Uitspraak
RECHTBANK LIMBURG
eiser,
1.De procedure
- de dagvaarding van 27 september 2023, met 4 bijlagen,
- de mondelinge conclusie van antwoord,
- de akte uitlating, met 2 bijlagen;
- de mondelinge antwoordakte, met bijlagen.
Rechtbank Limburg
In deze zaak, behandeld door de kantonrechter op 24 april 2024, gaat het om een geschil tussen een huurder, woonachtig in Duitsland, en een verhuurder, woonachtig in België, over een huurovereenkomst van een onroerende zaak in Nederland.

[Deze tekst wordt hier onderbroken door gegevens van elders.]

$ cat src/rtl/latency_meter_mc_if.sv
// rtl/latency_meter_mc_if.sv - video output bundle toward the HDMI/DVI transmitter
interface latency_meter_mc_if;
    logic [23:0] data_out;
    logic        hsync_out;
    logic        vsync_out;
    logic        de_out;

    modport master (output data_out, hsync_out, vsync_out, de_out);
    modport slave  (input  data_out, hsync_out, vsync_out, de_out);
endinterface
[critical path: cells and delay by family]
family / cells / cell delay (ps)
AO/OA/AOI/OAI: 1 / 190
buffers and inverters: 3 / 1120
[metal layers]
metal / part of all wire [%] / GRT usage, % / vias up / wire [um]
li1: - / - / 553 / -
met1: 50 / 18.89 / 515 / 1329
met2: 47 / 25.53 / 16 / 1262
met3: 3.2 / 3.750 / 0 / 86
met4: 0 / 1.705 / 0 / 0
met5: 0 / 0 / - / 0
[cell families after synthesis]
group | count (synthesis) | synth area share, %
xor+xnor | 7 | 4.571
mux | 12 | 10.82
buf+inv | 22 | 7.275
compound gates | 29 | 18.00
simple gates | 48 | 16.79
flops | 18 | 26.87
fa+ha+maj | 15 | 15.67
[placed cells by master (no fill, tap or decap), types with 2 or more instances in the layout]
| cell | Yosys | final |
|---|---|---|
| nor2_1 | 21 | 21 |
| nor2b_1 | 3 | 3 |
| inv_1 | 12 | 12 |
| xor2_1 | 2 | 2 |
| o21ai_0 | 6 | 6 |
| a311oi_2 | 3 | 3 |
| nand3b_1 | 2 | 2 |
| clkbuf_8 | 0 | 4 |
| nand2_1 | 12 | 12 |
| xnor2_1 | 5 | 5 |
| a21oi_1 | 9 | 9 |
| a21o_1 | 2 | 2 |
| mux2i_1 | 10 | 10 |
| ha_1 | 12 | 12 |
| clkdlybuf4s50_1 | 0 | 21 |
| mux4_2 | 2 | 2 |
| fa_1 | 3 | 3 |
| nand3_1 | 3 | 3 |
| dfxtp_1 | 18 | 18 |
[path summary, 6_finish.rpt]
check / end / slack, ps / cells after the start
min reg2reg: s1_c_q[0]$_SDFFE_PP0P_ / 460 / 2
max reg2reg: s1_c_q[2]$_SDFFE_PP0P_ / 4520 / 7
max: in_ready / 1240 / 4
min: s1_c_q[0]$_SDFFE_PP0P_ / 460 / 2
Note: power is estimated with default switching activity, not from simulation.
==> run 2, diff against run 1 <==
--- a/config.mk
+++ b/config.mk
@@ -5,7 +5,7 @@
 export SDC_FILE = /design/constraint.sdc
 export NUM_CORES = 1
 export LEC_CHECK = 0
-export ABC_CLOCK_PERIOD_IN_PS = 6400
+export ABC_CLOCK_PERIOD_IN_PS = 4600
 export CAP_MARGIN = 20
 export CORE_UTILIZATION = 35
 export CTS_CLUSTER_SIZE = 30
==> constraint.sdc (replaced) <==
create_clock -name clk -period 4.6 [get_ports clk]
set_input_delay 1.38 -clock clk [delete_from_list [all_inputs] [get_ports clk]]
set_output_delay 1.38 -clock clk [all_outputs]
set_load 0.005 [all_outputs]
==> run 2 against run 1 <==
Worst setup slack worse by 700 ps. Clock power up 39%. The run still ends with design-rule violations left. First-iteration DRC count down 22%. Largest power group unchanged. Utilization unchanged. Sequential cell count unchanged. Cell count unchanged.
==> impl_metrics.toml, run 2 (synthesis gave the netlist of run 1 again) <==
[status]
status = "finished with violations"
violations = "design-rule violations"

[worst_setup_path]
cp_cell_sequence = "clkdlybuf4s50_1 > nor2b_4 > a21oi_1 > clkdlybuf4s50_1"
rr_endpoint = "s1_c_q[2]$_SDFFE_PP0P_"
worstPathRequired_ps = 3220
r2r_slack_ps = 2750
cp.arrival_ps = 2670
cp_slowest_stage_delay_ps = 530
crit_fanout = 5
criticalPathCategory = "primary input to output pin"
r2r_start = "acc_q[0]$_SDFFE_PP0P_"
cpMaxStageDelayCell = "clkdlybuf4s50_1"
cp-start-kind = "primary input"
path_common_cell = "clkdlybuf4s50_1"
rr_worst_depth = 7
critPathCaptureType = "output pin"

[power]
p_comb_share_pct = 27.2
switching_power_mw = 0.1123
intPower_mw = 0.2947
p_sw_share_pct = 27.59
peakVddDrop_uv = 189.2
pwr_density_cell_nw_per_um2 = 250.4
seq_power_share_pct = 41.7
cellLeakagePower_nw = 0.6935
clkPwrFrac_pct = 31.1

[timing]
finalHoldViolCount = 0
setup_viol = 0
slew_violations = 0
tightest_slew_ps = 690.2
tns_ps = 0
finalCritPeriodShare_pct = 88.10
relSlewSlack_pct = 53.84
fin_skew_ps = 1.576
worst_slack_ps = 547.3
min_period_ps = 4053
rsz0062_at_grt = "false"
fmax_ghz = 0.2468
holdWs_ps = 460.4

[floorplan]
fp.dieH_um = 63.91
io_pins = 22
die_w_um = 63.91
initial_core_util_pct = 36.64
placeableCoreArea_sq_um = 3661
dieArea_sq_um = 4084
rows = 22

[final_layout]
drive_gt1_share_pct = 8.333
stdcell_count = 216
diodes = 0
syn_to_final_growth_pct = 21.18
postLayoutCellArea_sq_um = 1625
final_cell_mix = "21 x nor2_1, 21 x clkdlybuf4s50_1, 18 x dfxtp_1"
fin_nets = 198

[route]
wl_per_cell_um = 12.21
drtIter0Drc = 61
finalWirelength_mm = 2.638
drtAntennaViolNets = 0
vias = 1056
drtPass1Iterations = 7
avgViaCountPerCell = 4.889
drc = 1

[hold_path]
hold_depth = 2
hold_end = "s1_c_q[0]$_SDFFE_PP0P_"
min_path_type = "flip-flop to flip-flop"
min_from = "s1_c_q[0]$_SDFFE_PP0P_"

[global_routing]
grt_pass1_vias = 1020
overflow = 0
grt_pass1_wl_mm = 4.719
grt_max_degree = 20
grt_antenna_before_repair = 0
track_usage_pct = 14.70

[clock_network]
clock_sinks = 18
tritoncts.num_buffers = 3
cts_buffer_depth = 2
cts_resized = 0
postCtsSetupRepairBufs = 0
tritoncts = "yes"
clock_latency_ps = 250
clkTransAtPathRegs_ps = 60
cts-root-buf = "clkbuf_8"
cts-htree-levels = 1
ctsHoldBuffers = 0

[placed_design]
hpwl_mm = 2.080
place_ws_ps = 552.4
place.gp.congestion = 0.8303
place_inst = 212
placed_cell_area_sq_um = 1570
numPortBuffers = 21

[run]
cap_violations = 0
===== src/rtl/tea_stream_controller.sv =====
// tea_stream_controller
// Valid/ready front-end for the 8-way parallel TEA decryptor array.
// A LATENCY-deep tag pipeline shadows the array so that only real results
// (not bubbles) are captured into a small output FIFO. The array is only
// advanced when the result leaving it has somewhere to go, so nothing is
// ever dropped under downstream backpressure. The key register can only
// change once every issued block has left the array.
module tea_stream_controller #(
    parameter int LATENCY    = 32,
    parameter int FIFO_DEPTH = 4
) (
    input  logic         clk,
    input  logic         rst,
    input  logic         in_valid,
    output logic         in_ready,
    input  logic [63:0]  in_block,
    input  logic [127:0] key_in,
    input  logic         key_load,
    output logic         key_ack,
    output logic         dp_ena,
    output logic [63:0]  dp_in_block,
    output logic [127:0] dp_key,
    input  logic [63:0]  dp_out_block,
    output logic         out_valid,
    input  logic         out_ready,
    output logic [63:0]  out_block,
    output logic [5:0]   inflight,
    output logic         busy
);

    localparam int PW = (FIFO_DEPTH > 1) ? $clog2(FIFO_DEPTH) : 1;
    localparam int CW = $clog2(FIFO_DEPTH + 1);
    localparam logic [CW-1:0] COUNT_FULL = CW'(FIFO_DEPTH);
    localparam logic [CW-1:0] COUNT_ZERO = {CW{1'b0}};
    localparam logic [CW-1:0] COUNT_ONE  = {{(CW-1){1'b0}}, 1'b1};
    localparam logic [PW-1:0] PTR_ONE    = {{(PW-1){1'b0}}, 1'b1};

    // Registered state
    logic [LATENCY-1:0] tag_r;
    logic [5:0]         inflight_r;
    logic               key_pending_r;
    logic               key_ack_r;
    logic [127:0]       dp_key_r;
    logic [63:0]        mem_r [FIFO_DEPTH];
    logic [PW-1:0]      wr_ptr_r;
    logic [PW-1:0]      rd_ptr_r;
    logic [CW-1:0]      count_r;

    // Combinational decode
    logic tag_out_s;
    logic pending_s;
    logic any_inflight_s;
    logic fifo_full_s;
    logic fifo_nonempty_s;
    logic pop_s;
    logic stall_s;
    logic adv_s;
    logic accept_s;
    logic retire_s;
    logic key_done_s;

    // Advance, handshake and key-completion decode
    always_comb begin
        tag_out_s       = tag_r[LATENCY-1];
        // A key request seen this cycle already outranks a data request.
        pending_s       = key_pending_r | key_load;
        any_inflight_s  = (inflight_r != 6'd0);
        fifo_full_s     = (count_r == COUNT_FULL);
        fifo_nonempty_s = (count_r != COUNT_ZERO);
        pop_s           = fifo_nonempty_s & out_ready;
        // The slot leaving the array carries real data but the FIFO cannot take it.
        stall_s         = tag_out_s & fifo_full_s & ~pop_s;
        if (pending_s) begin
            // Drain already-issued tags with bubbles, only while no block is offered.
            adv_s = ~in_valid & any_inflight_s & ~stall_s;
        end else begin
            adv_s = (in_valid | any_inflight_s) & ~stall_s;
        end
        accept_s   = adv_s & in_valid & ~pending_s;
        retire_s   = adv_s & tag_out_s;
        key_done_s = pending_s & ~any_inflight_s;
    end

    // Tag pipeline: shifts in lockstep with the array enable
    always_ff @(posedge clk or posedge rst) begin
        if (rst) begin
            tag_r <= {LATENCY{1'b0}};
        end else if (adv_s) begin
            tag_r <= {tag_r[LATENCY-2:0], accept_s};
        end else begin
            tag_r <= tag_r;
        end
    end

    // Count of data tags currently inside the array
    always_ff @(posedge clk or posedge rst) begin
        if (rst) begin
            inflight_r <= 6'd0;
        end else begin
            case ({accept_s, retire_s})
                2'b10:   inflight_r <= inflight_r + 6'd1;
                2'b01:   inflight_r <= inflight_r - 6'd1;
                default: inflight_r <= inflight_r;
            endcase
        end
    end

    // Key register: loads only once the array holds no data
    always_ff @(posedge clk or posedge rst) begin
        if (rst) begin
            key_pending_r <= 1'b0;
            key_ack_r     <= 1'b0;
            dp_key_r      <= 128'd0;
        end else begin
            key_ack_r <= key_done_s;
            if (key_done_s) begin
                dp_key_r      <= key_in;
                key_pending_r <= 1'b0;
            end else if (key_load) begin
                key_pending_r <= 1'b1;
            end else begin
                key_pending_r <= key_pending_r;
            end
        end
    end

    // Output FIFO: captures retiring data slots, pops on downstream handshake
    always_ff @(posedge clk or posedge rst) begin
        if (rst) begin
            for (int i = 0; i < FIFO_DEPTH; i++) begin
                mem_r[i] <= 64'd0;
            end
            wr_ptr_r <= {PW{1'b0}};
            rd_ptr_r <= {PW{1'b0}};
            count_r  <= COUNT_ZERO;
        end else begin
            if (retire_s) begin
                mem_r[wr_ptr_r] <= dp_out_block;
                wr_ptr_r        <= wr_ptr_r + PTR_ONE;
            end
            if (pop_s) begin
                rd_ptr_r <= rd_ptr_r + PTR_ONE;
            end
            case ({retire_s, pop_s})
                2'b10:   count_r <= count_r + COUNT_ONE;
                2'b01:   count_r <= count_r - COUNT_ONE;
                default: count_r <= count_r;
            endcase
        end
    end

    assign in_ready    = adv_s & ~pending_s;
    assign dp_ena      = adv_s;
    assign dp_in_block = in_valid ? in_block : 64'd0;
    assign dp_key      = dp_key_r;
    assign key_ack     = key_ack_r;
    assign out_valid   = fifo_nonempty_s;
    assign out_block   = mem_r[rd_ptr_r];
    assign inflight    = inflight_r;
    assign busy        = any_inflight_s | fifo_nonempty_s;

endmodule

De huurovereenkomst is inmiddels geëindigd en de huurder vordert de terugbetaling van de borg, terwijl de verhuurder een tegenvordering heeft ingediend wegens servicekosten. De Huurcommissie heeft in een eerdere uitspraak geoordeeld over de servicekosten, waarna de verhuurder de borg heeft terugbetaald, maar de huurder stelt dat er nog rente en kosten verschuldigd zijn.
De kantonrechter heeft vastgesteld dat de Nederlandse rechter bevoegd is op basis van de locatie van het gehuurde en dat Nederlands recht van toepassing is. De rechter oordeelt dat de huurder onnodige proceskosten heeft veroorzaakt door de dagvaarding uit te brengen zonder rekening te houden met de uitspraak van de Huurcommissie, die op dezelfde datum als de dagvaarding was gedaan. Hierdoor heeft de huurder niet voldoende rekening gehouden met de belangen van de verhuurder.
De kantonrechter wijst de vorderingen van de huurder af, omdat deze niet deugdelijk zijn onderbouwd en de huurder in de proceskosten van de verhuurder wordt veroordeeld. De rechter concludeert dat de huurder eerst de uitspraak van de Huurcommissie had moeten afwachten voordat hij de procedure startte. Het vonnis is uitvoerbaar bij voorraad verklaard.